Fragility Estimates for High-Rise Buildings with Outrigger Systems Under Seismic and Wind Loads

This paper proposes probabilistic demand models to assess fragilities for high-rise buildings with three types of outrigger systems under seismic and wind loads. Parameters of the structural model are determined based on the structural material and geometric conditions. Parameters of the excitation model are determined based on the hazard characterization that varies with the hazard type. This paper involves three types of hazards: high-frequency ground motions, near-fault ground motions, and stochastic wind loads. With the input information from the structural model and the excitation model, 3D finite element models are built and computed using ANSYS to obtain structural responses (output information). Based on a database with the input-output pair obtained, we formulate probabilistic demand models for high-rise buildings with three types of outrigger systems under three types of hazards. These probabilistic models are proposed to estimate three response quantities of interest, the maximum inter-story drift, the maximum top acceleration, and the maximum top displacement.

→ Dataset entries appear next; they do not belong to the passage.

--- src/design/acrb_ovf_flag.sv ---
// one sticky active-low overflow flag, cleared by a read of the status register
module acrb_ovf_flag (
	input  wire logic ref_clk, // core clock
	input  wire logic rst,     // synchronous reset
	input  wire logic event_i, // overflow seen this cycle
	input  wire logic clear,   // status register read
	output logic      flag_n   // low while overflow held
);
	// a new event beats a clear in the same cycle so nothing is lost
	always_ff @(posedge ref_clk) begin
		if (rst) begin
			flag_n <= 1'b1;
		end else if (event_i) begin
			flag_n <= 1'b0;
		end else if (clear) begin
			flag_n <= 1'b1;
		end
	end
endmodule

--- config.mk ---
export PLATFORM = sky130hd
export DESIGN_NAME = acrb_regs
export DESIGN_NICKNAME = d
export VERILOG_FILES = /design/src/design/acrb_pkg.sv /design/src/design/acrb_regs.sv /design/src/design/acrb_pin_sync.sv /design/src/design/acrb_ovf_flag.sv
export VERILOG_INCLUDE_DIRS = /design/src /design/src/design
export SDC_FILE = /design/constraint.sdc
export NUM_CORES = 1
export LEC_CHECK = 0
export BUFFER_PORTS_ARGS = -buffer_cell sky130_fd_sc_hd__clkbuf_2
export CAP_MARGIN = 20
export CORE_ASPECT_RATIO = 0.9
export CORE_MARGIN = 1.5
export CORE_UTILIZATION = 56
export CTS_CLUSTER_DIAMETER = 200
export DETAILED_ROUTE_END_ITERATION = 8
export PLACE_DENSITY = 0.88
export SKIP_LAST_GASP = 1
export SYNTH_ARGS = -nofsm -noshare
export SYNTH_HDL_FRONTEND = slang
export SYNTH_HIERARCHICAL = 1
export SYNTH_SLANG_ARGS = --single-unit
--- constraint.sdc ---
create_clock -name ref_clk -period 4.6 [get_ports ref_clk]
set_input_delay 1.38 -clock ref_clk [delete_from_list [all_inputs] [get_ports ref_clk]]
set_output_delay 1.38 -clock ref_clk [all_outputs]
set_load 0.01 [all_outputs]
===== src/logic/iqc_map.vh =====
/*
 Register word indices, field positions, reset values and fixed-point widths
 for the quadrature gain and phase correction block.
 Assumes inclusion by bare name from the design file.
*/
`ifndef IQC_MAP_VH
`define IQC_MAP_VH

`define IQC_FIRST_GAIN_IDX 8'h0c
`define IQC_SECOND_GAIN_IDX 8'h0d
`define IQC_THIRD_GAIN_IDX 8'h0e
`define IQC_DELAY_FOURTH_IDX 8'h0f
`define IQC_DUAL_PHASE_AB_IDX 8'h10
`define IQC_PHASE_CD_IDX 8'h11
`define IQC_SYNC_CTRL_IDX 8'h1e
`define IQC_FIRST_CONFIG_IDX 8'h01

`define IQC_GAIN_W 11
`define IQC_GAIN_HI 10
`define IQC_GAIN_RESET 11'h400
`define IQC_PHASE_W 12
`define IQC_PHASE_HI 11
`define IQC_PHASE_RESET 12'h000
`define IQC_DLY_AB_HI 15
`define IQC_DLY_AB_LO 14
`define IQC_DLY_CD_HI 13
`define IQC_DLY_CD_LO 12
`define IQC_DUAL_HI 13
`define IQC_DUAL_LO 12
`define IQC_DUAL_ON 2'h3
`define IQC_SINGLE_BIT 8
`define IQC_SYNC_BIT 0
`define IQC_SAMPLE_W 16
`define IQC_GAIN_FRAC 10
`define IQC_PHASE_FRAC 12
`define IQC_MAX_DLY 3
`define IQC_RESP_OKAY 2'h0
`define IQC_RESP_SLVERR 2'h2

`endif


===== src/logic/iqc_correction.v =====
/*
 Quadrature gain/phase correction registers and datapath for four
 channels, with staged correction values loaded by an auto-sync write.
 Assumes an AXI4-Lite master on core_clk and synchronous sample inputs.
*/
`timescale 1ns/1ns
`include "iqc_map.vh"

module iqc_correction (
    input wire core_clk,
    input wire reset,
    input wire [31:0] s_axi_awaddr,
    input wire s_axi_awvalid,
    output reg s_axi_awready,
    input wire [31:0] s_axi_wdata,
    input wire [3:0] s_axi_wstrb,
    input wire s_axi_wvalid,
    output reg s_axi_wready,
    output reg [1:0] s_axi_bresp,
    output reg s_axi_bvalid,
    input wire s_axi_bready,
    input wire [31:0] s_axi_araddr,
    input wire s_axi_arvalid,
    output reg s_axi_arready,
    output reg [31:0] s_axi_rdata,
    output reg [1:0] s_axi_rresp,
    output reg s_axi_rvalid,
    input wire s_axi_rready,
    input wire [15:0] sample_a,
    input wire [15:0] sample_b,
    input wire [15:0] sample_c,
    input wire [15:0] sample_d,
    output reg [15:0] out_a,
    output reg [15:0] out_b,
    output reg [15:0] out_c,
    output reg [15:0] out_d,
    output reg dual_mode
);
    // Staging registers, as seen by software
    reg [10:0] first_gain_q;
    reg [10:0] second_gain_q;
    reg [3:0] coarse_mix_q;
    reg [10:0] third_gain_q;
    reg [10:0] fourth_gain_q;
    reg [1:0] dly_ab_q;
    reg [1:0] dly_cd_q;
    reg [1:0] dual_ena_q;
    reg [11:0] phase_ab_q;
    reg [11:0] phase_cd_q;
    reg sync_ena_q;
    reg single_cfg_q;
    // Active correction values
    reg [10:0] act_a_q, act_b_q, act_c_q, act_d_q;
    reg [11:0] act_pab_q, act_pcd_q;

    // Write channel capture, either order
    reg aw_have_q;
    reg w_have_q;
    reg [31:0] awaddr_q;
    reg [31:0] wdata_q;
    reg [3:0] wstrb_q;
    wire [31:0] wa = aw_have_q ? awaddr_q : s_axi_awaddr;
    wire [31:0] wd = w_have_q ? wdata_q : s_axi_wdata;
    wire [3:0] ws = w_have_q ? wstrb_q : s_axi_wstrb;
    wire aw_ok = aw_have_q | (s_axi_awvalid & s_axi_awready);
    wire w_ok = w_have_q | (s_axi_wvalid & s_axi_wready);
    wire do_wr = aw_ok & w_ok & ~s_axi_bvalid;
    wire [7:0] widx = wa[9:2];
    // Lower half only: every field sits in bits 15:0
    wire lo_en = ws[0] & ws[1];
    wire map_w = (wa[31:10] == 22'h0) && (wa[1:0] == 2'h0);
    reg w_hit;

    always @*
    begin
        if (!map_w)
            w_hit = 1'b0;
        else if (widx >= `IQC_FIRST_GAIN_IDX && widx <= `IQC_PHASE_CD_IDX)
            w_hit = 1'b1;
        else if (widx == `IQC_SYNC_CTRL_IDX || widx == `IQC_FIRST_CONFIG_IDX)
            w_hit = 1'b1;
        else
            w_hit = 1'b0;
    end

    wire wr_en = do_wr & w_hit & lo_en;
    wire wr_pab = wr_en && (widx == `IQC_DUAL_PHASE_AB_IDX);
    wire wr_pcd = wr_en && (widx == `IQC_PHASE_CD_IDX);

    always @(posedge core_clk)
    begin
        if (reset)
        begin
            s_axi_awready <= 1'b0;
            s_axi_wready <= 1'b0;
            s_axi_bvalid <= 1'b0;
            s_axi_bresp <= `IQC_RESP_OKAY;
            aw_have_q <= 1'b0;
            w_have_q <= 1'b0;
            awaddr_q <= 32'h0;
            wdata_q <= 32'h0;
            wstrb_q <= 4'h0;
        end
        else
        begin
            s_axi_awready <= ~aw_ok & ~s_axi_awready;
            s_axi_wready <= ~w_ok & ~s_axi_wready;
            if (s_axi_awvalid & s_axi_awready & ~do_wr)
            begin
                aw_have_q <= 1'b1;
                awaddr_q <= s_axi_awaddr;
            end
            if (s_axi_wvalid & s_axi_wready & ~do_wr)
            begin
                w_have_q <= 1'b1;
                wdata_q <= s_axi_wdata;
                wstrb_q <= s_axi_wstrb;
            end
            if (do_wr)
            begin
                aw_have_q <= 1'b0;
                w_have_q <= 1'b0;
                s_axi_awready <= 1'b0;
                s_axi_wready <= 1'b0;
                s_axi_bvalid <= 1'b1;
                s_axi_bresp <= w_hit ? `IQC_RESP_OKAY : `IQC_RESP_SLVERR;
            end
            else if (s_axi_bvalid & s_axi_bready)
                s_axi_bvalid <= 1'b0;
        end
    end

    // Register writes; reserved bits are simply never stored
    always @(posedge core_clk)
    begin
        if (reset)
        begin
            first_gain_q <= `IQC_GAIN_RESET;
            second_gain_q <= `IQC_GAIN_RESET;
            coarse_mix_q <= 4'h0;
            third_gain_q <= `IQC_GAIN_RESET;
            fourth_gain_q <= `IQC_GAIN_RESET;
            dly_ab_q <= 2'h0;
            dly_cd_q <= 2'h0;
            dual_ena_q <= 2'h0;
            phase_ab_q <= `IQC_PHASE_RESET;
            phase_cd_q <= `IQC_PHASE_RESET;
            sync_ena_q <= 1'b1;
            single_cfg_q <= 1'b1;
        end
        else if (wr_en)
        begin
            if (widx == `IQC_FIRST_GAIN_IDX)
                first_gain_q <= wd[`IQC_GAIN_HI:0];
            else if (widx == `IQC_SECOND_GAIN_IDX)
            begin
                second_gain_q <= wd[`IQC_GAIN_HI:0];
                coarse_mix_q <= wd[15:12];
            end
            else if (widx == `IQC_THIRD_GAIN_IDX)
                third_gain_q <= wd[`IQC_GAIN_HI:0];
            else if (widx == `IQC_DELAY_FOURTH_IDX)
            begin
                fourth_gain_q <= wd[`IQC_GAIN_HI:0];
                dly_ab_q <= wd[`IQC_DLY_AB_HI:`IQC_DLY_AB_LO];
                dly_cd_q <= wd[`IQC_DLY_CD_HI:`IQC_DLY_CD_LO];
            end
            else if (widx == `IQC_DUAL_PHASE_AB_IDX)
            begin
                phase_ab_q <= wd[`IQC_PHASE_HI:0];
                dual_ena_q <= wd[`IQC_DUAL_HI:`IQC_DUAL_LO];
            end
            else if (widx == `IQC_PHASE_CD_IDX)
                phase_cd_q <= wd[`IQC_PHASE_HI:0];
            else if (widx == `IQC_SYNC_CTRL_IDX)
                sync_ena_q <= wd[`IQC_SYNC_BIT];
            else
                single_cfg_q <= wd[`IQC_SINGLE_BIT];
        end
    end

    // Auto-sync: phase write carries its new value straight in, so the
    // gains of that channel pair written earlier and the phase land together.
    always @(posedge core_clk)
    begin
        if (reset)
        begin
            act_a_q <= `IQC_GAIN_RESET;
            act_b_q <= `IQC_GAIN_RESET;
            act_c_q <= `IQC_GAIN_RESET;
            act_d_q <= `IQC_GAIN_RESET;
            act_pab_q <= `IQC_PHASE_RESET;
            act_pcd_q <= `IQC_PHASE_RESET;
        end
        else
        begin
            if (wr_pab & sync_ena_q)
            begin
                act_a_q <= first_gain_q;
                act_b_q <= second_gain_q;
                act_pab_q <= wd[`IQC_PHASE_HI:0];
            end
            if (wr_pcd & sync_ena_q)
            begin
                act_c_q <= third_gain_q;
                act_d_q <= fourth_gain_q;
                act_pcd_q <= wd[`IQC_PHASE_HI:0];
            end
        end
    end

    // Read channel
    reg [31:0] rd_val;
    reg rd_hit;
    wire [7:0] ridx = s_axi_araddr[9:2];
    wire map_r = (s_axi_araddr[31:10] == 22'h0) && (s_axi_araddr[1:0] == 2'h0);

    always @*
    begin
        rd_val = 32'h0;
        rd_hit = map_r;
        if (!map_r)
            rd_hit = 1'b0;
        else if (ridx == `IQC_FIRST_GAIN_IDX)
            rd_val[`IQC_GAIN_HI:0] = first_gain_q;
        else if (ridx == `IQC_SECOND_GAIN_IDX)
            rd_val[15:0] = {coarse_mix_q, 1'b0, second_gain_q};
        else if (ridx == `IQC_THIRD_GAIN_IDX)
            rd_val[`IQC_GAIN_HI:0] = third_gain_q;
        else if (ridx == `IQC_DELAY_FOURTH_IDX)
            rd_val[15:0] = {dly_ab_q, dly_cd_q, 1'b0, fourth_gain_q};
        else if (ridx == `IQC_DUAL_PHASE_AB_IDX)
            rd_val[15:0] = {2'h0, dual_ena_q, phase_ab_q};
        else if (ridx == `IQC_PHASE_CD_IDX)
            rd_val[`IQC_PHASE_HI:0] = phase_cd_q;
        else if (ridx == `IQC_SYNC_CTRL_IDX)
            rd_val[`IQC_SYNC_BIT] = sync_ena_q;
        else if (ridx == `IQC_FIRST_CONFIG_IDX)
            rd_val[`IQC_SINGLE_BIT] = single_cfg_q;
        else
            rd_hit = 1'b0;
    end

    always @(posedge core_clk)
    begin
        if (reset)
        begin
            s_axi_arready <= 1'b0;
            s_axi_rvalid <= 1'b0;
            s_axi_rdata <= 32'h0;
            s_axi_rresp <= `IQC_RESP_OKAY;
        end
        else if (s_axi_arvalid & s_axi_arready)
        begin
            s_axi_arready <= 1'b0;
            s_axi_rvalid <= 1'b1;
            s_axi_rdata <= rd_val;
            s_axi_rresp <= rd_hit ? `IQC_RESP_OKAY : `IQC_RESP_SLVERR;
        end
        else if (s_axi_rvalid & s_axi_rready)
            s_axi_rvalid <= 1'b0;
        else if (!s_axi_rvalid)
            s_axi_arready <= s_axi_arvalid & ~s_axi_arready;
    end

    // Datapath: gains in 1.10 format, phase word scaled by 1/4096
    wire signed [27:0] pa = $signed(sample_a) * $signed({1'b0, act_a_q});
    wire signed [27:0] pb = $signed(sample_b) * $signed({1'b0, act_b_q});
    wire signed [27:0] pc = $signed(sample_c) * $signed({1'b0, act_c_q});
    wire signed [27:0] pd = $signed(sample_d) * $signed({1'b0, act_d_q});
    wire signed [27:0] ph_ab = $signed(sample_b) * $signed(act_pab_q);
    wire signed [27:0] ph_cd = $signed(sample_d) * $signed(act_pcd_q);
    // Sum in 1/4096 units before truncation; wraps rather than saturates
    wire signed [29:0] sa = {pa, 2'b00} + {{2{ph_ab[27]}}, ph_ab};
    wire signed [29:0] sc = {pc, 2'b00} + {{2{ph_cd[27]}}, ph_cd};
    wire [15:0] ca = sa[27:12];
    wire [15:0] cb = pb[25:10];
    wire [15:0] cc = sc[27:12];
    wire [15:0] cd = pd[25:10];

    // Delay lines, three taps each; tap 0 is the registered output
    reg [15:0] da_q [0:2];
    reg [15:0] db_q [0:2];
    reg [15:0] dc_q [0:2];
    reg [15:0] dd_q [0:2];
    integer i;

    always @(posedge core_clk)
    begin
        if (reset)
        begin
            for (i = 0; i < `IQC_MAX_DLY; i = i + 1)
            begin
                da_q[i] <= 16'h0;
                db_q[i] <= 16'h0;
                dc_q[i] <= 16'h0;
                dd_q[i] <= 16'h0;
            end
            out_a <= 16'h0;
            out_b <= 16'h0;
            out_c <= 16'h0;
            out_d <= 16'h0;
            dual_mode <= 1'b0;
        end
        else
        begin
            da_q[0] <= ca;
            db_q[0] <= cb;
            dc_q[0] <= cc;
            dd_q[0] <= cd;
            for (i = 1; i < `IQC_MAX_DLY; i = i + 1)
            begin
                da_q[i] <= da_q[i-1];
                db_q[i] <= db_q[i-1];
                dc_q[i] <= dc_q[i-1];
                dd_q[i] <= dd_q[i-1];
            end
            out_a <= (dly_ab_q == 2'h0) ? ca : da_q[dly_ab_q - 2'h1];
            out_b <= (dly_ab_q == 2'h0) ? cb : db_q[dly_ab_q - 2'h1];
            out_c <= (dly_cd_q == 2'h0) ? cc : dc_q[dly_cd_q - 2'h1];
            out_d <= (dly_cd_q == 2'h0) ? cd : dd_q[dly_cd_q - 2'h1];
            dual_mode <= ~single_cfg_q & (dual_ena_q == `IQC_DUAL_ON);
        end
    end
endmodule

They, therefore, include univariate, bivariate, and tri-variate models. The probabilistic demand models account for both aleatory and epistemic uncertainties and provide unbiased estimates. With a direct and parsimonious formula, they have high accuracy and are extremely convenient to be used in practical engineering. They are finally used to formulate fragility estimates with bounds for an example high-rise building with three types of outrigger systems under three types of hazards. The results indicate that damped outrigger systems can effectively reduce fragilities for high-rise buildings under three types of hazards.